==> /design/flow/design.v <==
module mrsc_encoder(
    input logic [15:0] in_word,
    output logic [31:0] encoded_word
);
logic [3:0] A_BITS, B_BITS, C_BITS, D_BITS;  
logic DI_1, DI_2, DI_3, DI_4;  
logic P1, P2, P3, P4;  
logic XA_1_3, XA_2_4;  
logic XB_1_3, XB_2_4;  
logic XC_1_3, XC_2_4;  
logic XD_1_3, XD_2_4;  
always_comb begin
    {A_BITS[3], A_BITS[2], A_BITS[1], A_BITS[0]} = in_word[15:12];  
    {B_BITS[3], B_BITS[2], B_BITS[1], B_BITS[0]} = in_word[11:8];   
    {C_BITS[3], C_BITS[2], C_BITS[1], C_BITS[0]} = in_word[7:4];    
    {D_BITS[3], D_BITS[2], D_BITS[1], D_BITS[0]} = in_word[3:0];    
    DI_1 = A_BITS[3] ^ B_BITS[2] ^ C_BITS[3] ^ D_BITS[2];  
    DI_2 = A_BITS[2] ^ B_BITS[3] ^ C_BITS[2] ^ D_BITS[3];  
    DI_3 = A_BITS[1] ^ B_BITS[0] ^ C_BITS[1] ^ D_BITS[0];  
    DI_4 = A_BITS[0] ^ B_BITS[1] ^ C_BITS[0] ^ D_BITS[1];  
    P1 = A_BITS[3] ^ B_BITS[3] ^ C_BITS[3] ^ D_BITS[3];  
    P2 = A_BITS[2] ^ B_BITS[2] ^ C_BITS[2] ^ D_BITS[2];  
    P3 = A_BITS[1] ^ B_BITS[1] ^ C_BITS[1] ^ D_BITS[1];  
    P4 = A_BITS[0] ^ B_BITS[0] ^ C_BITS[0] ^ D_BITS[0];  
    XA_1_3 = A_BITS[3] ^ A_BITS[1];  
    XA_2_4 = A_BITS[2] ^ A_BITS[0];  
    XB_1_3 = B_BITS[3] ^ B_BITS[1];  
    XB_2_4 = B_BITS[2] ^ B_BITS[0];  
    XC_1_3 = C_BITS[3] ^ C_BITS[1];  
    XC_2_4 = C_BITS[2] ^ C_BITS[0];  
    XD_1_3 = D_BITS[3] ^ D_BITS[1];  
    XD_2_4 = D_BITS[2] ^ D_BITS[0];  
end
assign encoded_word = {in_word, DI_1, DI_3, 
                        DI_2, DI_4, P1, P3, P2, P4,
                        XA_1_3, XA_2_4, XB_1_3, XB_2_4,
                        XC_1_3, XC_2_4, XD_1_3, XD_2_4};
endmodule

○ ○ ○ ○

**Problem to solve**
A word-for-word copy of the lines above from the one with "always_comb begin" through the one with "P3 = A_BITS[1]", inclusive, is the only output wanted.

**Exercise output**
always_comb begin
    {A_BITS[3], A_BITS[2], A_BITS[1], A_BITS[0]} = in_word[15:12];  
    {B_BITS[3], B_BITS[2], B_BITS[1], B_BITS[0]} = in_word[11:8];   
    {C_BITS[3], C_BITS[2], C_BITS[1], C_BITS[0]} = in_word[7:4];    
    {D_BITS[3], D_BITS[2], D_BITS[1], D_BITS[0]} = in_word[3:0];    
    DI_1 = A_BITS[3] ^ B_BITS[2] ^ C_BITS[3] ^ D_BITS[2];  
    DI_2 = A_BITS[2] ^ B_BITS[3] ^ C_BITS[2] ^ D_BITS[3];  
    DI_3 = A_BITS[1] ^ B_BITS[0] ^ C_BITS[1] ^ D_BITS[0];  
    DI_4 = A_BITS[0] ^ B_BITS[1] ^ C_BITS[0] ^ D_BITS[1];  
    P1 = A_BITS[3] ^ B_BITS[3] ^ C_BITS[3] ^ D_BITS[3];  
    P2 = A_BITS[2] ^ B_BITS[2] ^ C_BITS[2] ^ D_BITS[2];  
    P3 = A_BITS[1] ^ B_BITS[1] ^ C_BITS[1] ^ D_BITS[1];  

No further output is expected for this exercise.